クリスマスの週末も利用できる可能性が出てきたが・・・
旅行を計画していた人の多くが、少なくても年内の「全国旅行支援」は、12月20日までと思っていたなか、12月27日まで使えることになり、クリスマスイブ(24日)・クリスマス当日(25日)の土日の週末も全国旅行支援の枠で予約が取れれば、割引が受けられることになった。ただ、年内の利用可能な期間が延びたことは複数の関係者に取材したところ、かなりの想定外であり、全国旅行支援の各都道府県事務局は今後、年内の延長された期間の予約をどうするかの協議に入る。早めに発表できれば、クリスマス前後の国内旅行の伸びにも繋がることになる。

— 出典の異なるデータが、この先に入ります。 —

==> src/common/decode_defines.svh <==
// RV32I base opcodes only, and CB_AW must stay equal to log2 of CB_DEPTH
`ifndef DECODE_DEFINES_SVH
`define DECODE_DEFINES_SVH

// Datapath widths
`define XLEN   32
`define REG_AW 5

// Completion buffer
`define CB_DEPTH 16
`define CB_AW    4

// Base opcodes
`define OPC_LOAD     7'b0000011
`define OPC_MISC_MEM 7'b0001111
`define OPC_OP_IMM   7'b0010011
`define OPC_AUIPC    7'b0010111
`define OPC_STORE    7'b0100011
`define OPC_OP       7'b0110011
`define OPC_LUI      7'b0110111
`define OPC_BRANCH   7'b1100011
`define OPC_JALR     7'b1100111
`define OPC_JAL      7'b1101111

// MISC-MEM funct3 for fence.i
`define F3_FENCE_I 3'b001

`endif

==> src/common/dispatch_pkg.sv <==
// Dispatch-side types for a single arithmetic unit and a load/store unit, no mul/div units
`include "decode_defines.svh"

package dispatch_pkg;

  // Target functional unit
  typedef enum logic [1:0] {
    FU_ARITH     = 2'd0,
    FU_LOADSTORE = 2'd1,
    FU_NONE      = 2'd2
  } fu_t;

  // Operand A source
  typedef enum logic [1:0] {
    SRCA_RS1   = 2'd0,
    SRCA_IMM_S = 2'd1,
    SRCA_PC    = 2'd2
  } src_a_t;

  // Operand B source
  typedef enum logic [1:0] {
    SRCB_RS1          = 2'd0,
    SRCB_RS2          = 2'd1,
    SRCB_IMM_OR_SHAMT = 2'd2,
    SRCB_IMM_U        = 2'd3
  } src_b_t;

  typedef enum logic [3:0] {
    ALU_ADD, ALU_SUB, ALU_SLL, ALU_SLT, ALU_SLTU,
    ALU_XOR, ALU_SRL, ALU_SRA, ALU_OR, ALU_AND
  } alu_op_t;

  // Early write-back value
  typedef enum logic [1:0] {
    WSRC_NONE  = 2'd0,
    WSRC_PC4   = 2'd1,
    WSRC_IMM_U = 2'd2
  } wsrc_t;

  typedef logic [`CB_AW-1:0] cb_index_t;

endpackage

==> src/common/rv32i_isa_pkg.sv <==
// Instruction-set types for RV32I only, and opcode_t has no encodings beyond the base set
`include "decode_defines.svh"

package rv32i_isa_pkg;

  // Data and address word
  typedef logic [`XLEN-1:0] word_t;

  // Architectural register number
  typedef logic [`REG_AW-1:0] reg_addr_t;

  // Raw 32-bit instruction
  typedef logic [31:0] instr_t;

  // Major opcodes, INVALID marks anything outside the decoded set
  typedef enum logic [6:0] {
    LOAD     = `OPC_LOAD,
    MISC_MEM = `OPC_MISC_MEM,
    OP_IMM   = `OPC_OP_IMM,
    AUIPC    = `OPC_AUIPC,
    STORE    = `OPC_STORE,
    OP       = `OPC_OP,
    LUI      = `OPC_LUI,
    BRANCH   = `OPC_BRANCH,
    JALR     = `OPC_JALR,
    JAL      = `OPC_JAL,
    INVALID  = 7'b0000000
  } opcode_t;

  // Branch condition, taken straight from funct3
  typedef enum logic [2:0] {
    BEQ  = 3'b000,
    BNE  = 3'b001,
    BLT  = 3'b100,
    BGE  = 3'b101,
    BLTU = 3'b110,
    BGEU = 3'b111
  } branch_t;

endpackage

==> src/common/decode_ctrl_if.sv <==
// Decoded fields are combinational from the current instruction and valid only with it
`timescale 1ns/10ps

interface decode_ctrl_if
  import rv32i_isa_pkg::*, dispatch_pkg::*;
();
  // Instruction fields
  opcode_t   opcode;
  reg_addr_t rs1, rs2, rd;

  // Sign-extended immediates and zero-extended shift amount
  word_t imm_i, imm_s, imm_b, imm_u, imm_j;
  word_t shamt;

  // Operand and write-back selects
  src_a_t src_a_sel;
  src_b_t src_b_sel;
  logic   imm_shamt_sel;
  logic   j_sel;
  wsrc_t  wsrc;

  // Execution control
  fu_t     fu;
  alu_op_t alu_op;
  logic    wen;
  logic    is_jump, is_branch;
  branch_t branch_type;
  logic    is_load, is_store, is_fence_i, illegal;

  modport decoder (
    output opcode, rs1, rs2, rd, imm_i, imm_s, imm_b, imm_u, imm_j, shamt,
           src_a_sel, src_b_sel, imm_shamt_sel, j_sel, wsrc, fu, alu_op, wen,
           is_jump, is_branch, branch_type, is_load, is_store, is_fence_i, illegal
  );

  modport operands (
    input src_a_sel, src_b_sel, imm_shamt_sel, j_sel, wsrc, shamt,
          imm_i, imm_s, imm_u, imm_j
  );

  modport dispatch (
    input rd, imm_b, fu, alu_op, wen, is_jump, is_branch, branch_type,
          is_load, is_store, illegal
  );

endinterface

==> src/decode/dispatch_latch.sv <==
// Flush beats stall, and the tail only advances for instructions that reach a functional unit
`timescale 1ns/10ps
`include "decode_defines.svh"

module dispatch_latch
  import rv32i_isa_pkg::*, dispatch_pkg::*;
(
  input  logic            CLK,
  input  logic            nRST,
  input  logic            accept,
  input  logic            flush,
  input  logic            stall_ex,
  decode_ctrl_if.dispatch ctrl,
  input  word_t           next_port_a,
  input  word_t           next_port_b,
  input  word_t           next_wdata,
  input  word_t           next_j_base,
  input  word_t           next_j_offset,
  input  word_t           rs2_data,
  input  word_t           pc,
  output logic            dispatch_valid,
  output fu_t             fu,
  output alu_op_t         alu_op,
  output word_t           port_a,
  output word_t           port_b,
  output word_t           store_data,
  output word_t           br_imm,
  output reg_addr_t       rd,
  output logic            wen,
  output word_t           wdata,
  output logic            is_jump,
  output word_t           j_base,
  output word_t           j_offset,
  output logic            is_branch,
  output branch_t         branch_type,
  output logic            is_load,
  output logic            is_store,
  output logic            illegal,
  output cb_index_t       cb_index,
  output word_t           dispatch_pc
);

  cb_index_t tail;
  logic      clear;
  logic      alloc;

  // Bubble when nothing is taken and execute is not holding
  assign clear = flush | (~accept & ~stall_ex);
  // Fence and illegal instructions get no completion-buffer slot
  assign alloc = accept & (ctrl.fu != FU_NONE);

  always_ff @(posedge CLK, negedge nRST) begin
    if (~nRST) begin
      tail <= '0;
    end else if (alloc) begin
      if (tail == cb_index_t'(`CB_DEPTH - 1)) begin
        tail <= '0;
      end else begin
        tail <= tail + 1'b1;
      end
    end
  end

  always_ff @(posedge CLK, negedge nRST) begin
    if (~nRST) begin
      dispatch_valid <= 1'b0;
      fu             <= FU_NONE;
      alu_op         <= ALU_ADD;
      wen            <= 1'b0;
      is_jump        <= 1'b0;
      is_branch      <= 1'b0;
      branch_type    <= BEQ;
      is_load        <= 1'b0;
      is_store       <= 1'b0;
      illegal        <= 1'b0;
      cb_index       <= '0;
    end else if (clear) begin
      dispatch_valid <= 1'b0;
      fu             <= FU_NONE;
      alu_op         <= ALU_ADD;
      wen            <= 1'b0;
      is_jump        <= 1'b0;
      is_branch      <= 1'b0;
      branch_type    <= BEQ;
      is_load        <= 1'b0;
      is_store       <= 1'b0;
      illegal        <= 1'b0;
      cb_index       <= '0;
    end else if (accept) begin
      dispatch_valid <= 1'b1;
      fu             <= ctrl.fu;
      alu_op         <= ctrl.alu_op;
      wen            <= ctrl.wen;
      is_jump        <= ctrl.is_jump;
      is_branch      <= ctrl.is_branch;
      branch_type    <= ctrl.branch_type;
      is_load        <= ctrl.is_load;
      is_store       <= ctrl.is_store;
      illegal        <= ctrl.illegal;
      cb_index       <= tail;
    end
  end

  // Data fields
  always_ff @(posedge CLK) begin
    if (clear) begin
      port_a      <= '0;
      port_b      <= '0;
      store_data  <= '0;
      br_imm      <= '0;
      rd          <= '0;
      wdata       <= '0;
      j_base      <= '0;
      j_offset    <= '0;
      dispatch_pc <= '0;
    end else if (accept) begin
      port_a      <= next_port_a;
      port_b      <= next_port_b;
      store_data  <= rs2_data;
      br_imm      <= ctrl.imm_b;
      rd          <= ctrl.rd;
      wdata       <= next_wdata;
      j_base      <= next_j_base;
      j_offset    <= next_j_offset;
      dispatch_pc <= pc;
    end
  end

endmodule

==> src/decode/fence_tracker.sv <==
// Back-to-back fence.i strobes flush once, and done pulses before a fence are ignored
`timescale 1ns/10ps

module fence_tracker (
  input  logic CLK,
  input  logic nRST,
  input  logic fence_seen,
  input  logic iflush_done,
  input  logic dflush_done,
  output logic cache_flush,
  output logic fence_busy
);

  logic last_fence;
  logic iflushed;
  logic dflushed;

  // Rising edge of fence.i over accepted strobes
  assign cache_flush = fence_seen & ~last_fence;
  assign fence_busy  = ~(iflushed & dflushed);

  always_ff @(posedge CLK, negedge nRST) begin
    if (~nRST) begin
      last_fence <= 1'b0;
    end else begin
      last_fence <= fence_seen;
    end
  end

  // Each cache acknowledges on its own
  always_ff @(posedge CLK, negedge nRST) begin
    if (~nRST) begin
      iflushed <= 1'b1;
      dflushed <= 1'b1;
    end else if (cache_flush) begin
      iflushed <= 1'b0;
      dflushed <= 1'b0;
    end else begin
      iflushed <= iflushed | iflush_done;
      dflushed <= dflushed | dflush_done;
    end
  end

endmodule

==> src/decode/instr_decoder.sv <==
// Base RV32I only, and a plain fence decodes to a no-op while a bad funct3 is not flagged
`timescale 1ns/10ps
`include "decode_defines.svh"

module instr_decoder
  import rv32i_isa_pkg::*, dispatch_pkg::*;
(
  input instr_t          instr,
  decode_ctrl_if.decoder ctrl
);

  logic [2:0] funct3;
  logic [6:0] funct7;
  logic       wen_op;
  alu_op_t    arith_op;

  assign funct3 = instr[14:12];
  assign funct7 = instr[31:25];

  assign ctrl.rs1 = instr[19:15];
  assign ctrl.rs2 = instr[24:20];
  assign ctrl.rd  = instr[11:7];

  // Immediate formats
  assign ctrl.imm_i = {{20{instr[31]}}, instr[31:20]};
  assign ctrl.imm_s = {{20{instr[31]}}, instr[31:25], instr[11:7]};
  assign ctrl.imm_b = {{19{instr[31]}}, instr[31], instr[7], instr[30:25], instr[11:8], 1'b0};
  assign ctrl.imm_u = {instr[31:12], 12'b0};
  assign ctrl.imm_j = {{11{instr[31]}}, instr[31], instr[19:12], instr[20], instr[30:21], 1'b0};
  assign ctrl.shamt = word_t'(instr[24:20]);

  assign ctrl.branch_type = branch_t'(funct3);
  // Writes to x0 are dropped here
  assign ctrl.wen = wen_op & (ctrl.rd != '0);

  always_comb begin
    case (instr[6:0])
      `OPC_LOAD, `OPC_MISC_MEM, `OPC_OP_IMM, `OPC_AUIPC, `OPC_STORE,
      `OPC_OP, `OPC_LUI, `OPC_BRANCH, `OPC_JALR, `OPC_JAL:
        ctrl.opcode = opcode_t'(instr[6:0]);
      default:
        ctrl.opcode = INVALID;
    endcase
  end

  // SUB only exists in OP, SRA in both OP and OP-IMM
  always_comb begin
    case (funct3)
      3'b000:  arith_op = (funct7[5] && ctrl.opcode == OP) ? ALU_SUB : ALU_ADD;
      3'b001:  arith_op = ALU_SLL;
      3'b010:  arith_op = ALU_SLT;
      3'b011:  arith_op = ALU_SLTU;
      3'b100:  arith_op = ALU_XOR;
      3'b101:  arith_op = funct7[5] ? ALU_SRA : ALU_SRL;
      3'b110:  arith_op = ALU_OR;
      default: arith_op = ALU_AND;
    endcase
  end

  always_comb begin
    ctrl.src_a_sel     = SRCA_RS1;
    ctrl.src_b_sel     = SRCB_RS2;
    ctrl.imm_shamt_sel = 1'b0;
    ctrl.j_sel         = 1'b0;
    ctrl.wsrc          = WSRC_NONE;
    ctrl.fu            = FU_ARITH;
    ctrl.alu_op        = ALU_ADD;
    wen_op             = 1'b0;
    ctrl.is_jump       = 1'b0;
    ctrl.is_branch     = 1'b0;
    ctrl.is_load       = 1'b0;
    ctrl.is_store      = 1'b0;
    ctrl.is_fence_i    = 1'b0;
    ctrl.illegal       = 1'b0;
    case (ctrl.opcode)
      OP: begin
        ctrl.alu_op = arith_op;
        wen_op      = 1'b1;
      end
      OP_IMM: begin
        ctrl.src_b_sel     = SRCB_IMM_OR_SHAMT;
        ctrl.imm_shamt_sel = (funct3 == 3'b001) || (funct3 == 3'b101);
        ctrl.alu_op        = arith_op;
        wen_op             = 1'b1;
      end
      LUI: begin
        ctrl.src_b_sel = SRCB_IMM_U;
        ctrl.wsrc      = WSRC_IMM_U;
        wen_op         = 1'b1;
      end
      AUIPC: begin
        ctrl.src_a_sel = SRCA_PC;
        ctrl.src_b_sel = SRCB_IMM_U;
        wen_op         = 1'b1;
      end
      JAL, JALR: begin
        ctrl.j_sel   = (ctrl.opcode == JAL);
        ctrl.wsrc    = WSRC_PC4;
        ctrl.is_jump = 1'b1;
        wen_op       = 1'b1;
      end
      BRANCH: ctrl.is_branch = 1'b1;
      LOAD: begin
        ctrl.src_b_sel = SRCB_IMM_OR_SHAMT;
        ctrl.fu        = FU_LOADSTORE;
        ctrl.is_load   = 1'b1;
        wen_op         = 1'b1;
      end
      STORE: begin
        // Address base from the S immediate, register base on port B
        ctrl.src_a_sel = SRCA_IMM_S;
        ctrl.src_b_sel = SRCB_RS1;
        ctrl.fu        = FU_LOADSTORE;
        ctrl.is_store  = 1'b1;
      end
      MISC_MEM: begin
        ctrl.fu         = FU_NONE;
        ctrl.is_fence_i = (funct3 == `F3_FENCE_I);
      end
      default: begin
        ctrl.fu      = FU_NONE;
        ctrl.illegal = 1'b1;
      end
    endcase
  end

endmodule

==> src/decode/operand_select.sv <==
// Purely combinational, and operands follow register data in the same cycle
`timescale 1ns/10ps

module operand_select
  import rv32i_isa_pkg::*, dispatch_pkg::*;
(
  decode_ctrl_if.operands ctrl,
  input  word_t           rs1_data,
  input  word_t           rs2_data,
  input  word_t           pc,
  input  word_t           pc4,
  output word_t           port_a,
  output word_t           port_b,
  output word_t           wdata,
  output word_t           j_base,
  output word_t           j_offset
);

  word_t imm_or_shamt;

  // Shifts by immediate take the shamt field
  assign imm_or_shamt = ctrl.imm_shamt_sel ? ctrl.shamt : ctrl.imm_i;

  always_comb begin
    case (ctrl.src_a_sel)
      SRCA_RS1:   port_a = rs1_data;
      SRCA_IMM_S: port_a = ctrl.imm_s;
      SRCA_PC:    port_a = pc;
      default:    port_a = '0;
    endcase
  end

  always_comb begin
    case (ctrl.src_b_sel)
      SRCB_RS1:          port_b = rs1_data;
      SRCB_RS2:          port_b = rs2_data;
      SRCB_IMM_OR_SHAMT: port_b = imm_or_shamt;
      default:           port_b = ctrl.imm_u;
    endcase
  end

  always_comb begin
    case (ctrl.wsrc)
      WSRC_PC4:   wdata = pc4;
      WSRC_IMM_U: wdata = ctrl.imm_u;
      default:    wdata = '0;
    endcase
  end

  // JAL is pc-relative, JALR adds the I immediate to rs1
  assign j_base   = ctrl.j_sel ? pc : port_a;
  assign j_offset = ctrl.j_sel ? ctrl.imm_j : ctrl.imm_i;

endmodule

==> src/rtl/decode_stage.sv <==
// Register file reads are combinational, and a strobe under stall_ex must be repeated upstream
`timescale 1ns/10ps

module decode_stage
  import rv32i_isa_pkg::*, dispatch_pkg::*;
(
  input  logic      CLK,
  input  logic      nRST,
  input  logic      instr_valid,
  input  instr_t    instr,
  input  word_t     pc,
  input  word_t     pc4,
  input  word_t     rs1_data,
  input  word_t     rs2_data,
  input  logic      flush,
  input  logic      stall_ex,
  input  logic      iflush_done,
  input  logic      dflush_done,
  output reg_addr_t rs1_addr,
  output reg_addr_t rs2_addr,
  output logic      dispatch_valid,
  output fu_t       fu,
  output alu_op_t   alu_op,
  output word_t     port_a,
  output word_t     port_b,
  output word_t     store_data,
  output word_t     br_imm,
  output reg_addr_t rd,
  output logic      wen,
  output word_t     wdata,
  output logic      is_jump,
  output word_t     j_base,
  output word_t     j_offset,
  output logic      is_branch,
  output branch_t   branch_type,
  output logic      is_load,
  output logic      is_store,
  output logic      illegal,
  output cb_index_t cb_index,
  output word_t     dispatch_pc,
  output logic      cache_flush,
  output logic      fence_busy
);

  decode_ctrl_if ctrl_if ();

  word_t sel_a;
  word_t sel_b;
  word_t sel_wdata;
  word_t sel_j_base;
  word_t sel_j_offset;
  logic  accept;
  logic  fence_seen;

  assign rs1_addr = ctrl_if.rs1;
  assign rs2_addr = ctrl_if.rs2;

  // fence.i goes to the cache tracker and never dispatches
  assign fence_seen = instr_valid & ~stall_ex & ctrl_if.is_fence_i;
  assign accept     = instr_valid & ~stall_ex & ~flush & ~ctrl_if.is_fence_i;

  instr_decoder u_decoder (
    .instr (instr),
    .ctrl  (ctrl_if.decoder)
  );

  operand_select u_operands (
    .ctrl     (ctrl_if.operands),
    .rs1_data (rs1_data),
    .rs2_data (rs2_data),
    .pc       (pc),
    .pc4      (pc4),
    .port_a   (sel_a),
    .port_b   (sel_b),
    .wdata    (sel_wdata),
    .j_base   (sel_j_base),
    .j_offset (sel_j_offset)
  );

  dispatch_latch u_dispatch (
    .CLK            (CLK),
    .nRST           (nRST),
    .accept         (accept),
    .flush          (flush),
    .stall_ex       (stall_ex),
    .ctrl           (ctrl_if.dispatch),
    .next_port_a    (sel_a),
    .next_port_b    (sel_b),
    .next_wdata     (sel_wdata),
    .next_j_base    (sel_j_base),
    .next_j_offset  (sel_j_offset),
    .rs2_data       (rs2_data),
    .pc             (pc),
    .dispatch_valid (dispatch_valid),
    .fu             (fu),
    .alu_op         (alu_op),
    .port_a         (port_a),
    .port_b         (port_b),
    .store_data     (store_data),
    .br_imm         (br_imm),
    .rd             (rd),
    .wen            (wen),
    .wdata          (wdata),
    .is_jump        (is_jump),
    .j_base         (j_base),
    .j_offset       (j_offset),
    .is_branch      (is_branch),
    .branch_type    (branch_type),
    .is_load        (is_load),
    .is_store       (is_store),
    .illegal        (illegal),
    .cb_index       (cb_index),
    .dispatch_pc    (dispatch_pc)
  );

  fence_tracker u_fence (
    .CLK         (CLK),
    .nRST        (nRST),
    .fence_seen  (fence_seen),
    .iflush_done (iflush_done),
    .dflush_done (dflush_done),
    .cache_flush (cache_flush),
    .fence_busy  (fence_busy)
  );

endmodule

==> config.mk <==
export PLATFORM = sky130hd
export DESIGN_NAME = decode_stage
export DESIGN_NICKNAME = d
export VERILOG_FILES = /design/src/common/dispatch_pkg.sv /design/src/common/rv32i_isa_pkg.sv /design/src/common/decode_ctrl_if.sv /design/src/decode/dispatch_latch.sv /design/src/decode/fence_tracker.sv /design/src/decode/instr_decoder.sv /design/src/decode/operand_select.sv /design/src/rtl/decode_stage.sv
export VERILOG_INCLUDE_DIRS = /design/src /design/src/common
export SDC_FILE = /design/constraint.sdc
export NUM_CORES = 1
export LEC_CHECK = 0
export CAP_MARGIN = 20
export CELL_PAD_IN_SITES_DETAIL_PLACEMENT = 1
export CELL_PAD_IN_SITES_GLOBAL_PLACEMENT = 1
export CORE_AREA = 2 2 178 180
export CTS_BUF_LIST = sky130_fd_sc_hd__clkbuf_4
export DETAILED_ROUTE_END_ITERATION = 6
export DIE_AREA = 0 0 180 182
export DONT_BUFFER_PORTS = 1
export PLACE_DENSITY_LB_ADDON = 0.1
export SETUP_SLACK_MARGIN = 0.2
export SLEW_MARGIN = 20
export SYNTH_ARGS = -nofsm -noshare
export SYNTH_HDL_FRONTEND = slang
export SYNTH_HIERARCHICAL = 1
export SYNTH_SLANG_ARGS = --single-unit
==> constraint.sdc <==
create_clock -name CLK -period 3.88 [get_ports CLK]
set_clock_uncertainty 0.05 [all_clocks]
set_input_delay 0.194 -clock CLK [delete_from_list [all_inputs] [get_ports CLK]]
set_output_delay 0.194 -clock CLK [all_outputs]
set_load 0.05 [all_outputs]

ただ、12月27日宿泊分まで可能になったとしても、旅行会社・旅行予約サイト・宿泊施設に配分されている枠が追加で出ないと適用できないケースも想定されるほか、既存予約に対して対応可能であるかも現時点では未定であり、これまでの流れからすると、適用できないケースが出る可能性も十分にある。そういった点も含めて、まずは各都道府県の事務局の対応を早く出して欲しいところだ。
2:年明けは割引率を現在の40%から20%に引き下げ、割引上限は宿泊のみは3000円、交通付き旅行商品で5000円に引き下げ
11月25日の観光庁の発表で、正式に年明けも「全国旅行支援」が実施されることになった。以前から年末年始は除外する方針を示しており、早くても年末年始の繁忙期を終えた後の開始となる模様だ。旅行業界関係者の多くは成人の日の3連休後の1月10日開始を期待しているが、こればかりは政府や観光庁からの正式発表までは未定であり、早い段階での発表を期待したい声が既に上がっている。
年明けに実施する「全国旅行支援」は割引率が現在の40%から20%に引き下げられると共に、割引上限は宿泊のみは現在の5000円が3000円に、交通付き旅行商品では現在の8000円から5000円に引き下げされる(共に1泊あたり)。日帰り旅行は現在の5000円から3000円となる。更に地域クーポンも現在の平日3000円・休日1000円から平日2000円・休日1000円に変更される。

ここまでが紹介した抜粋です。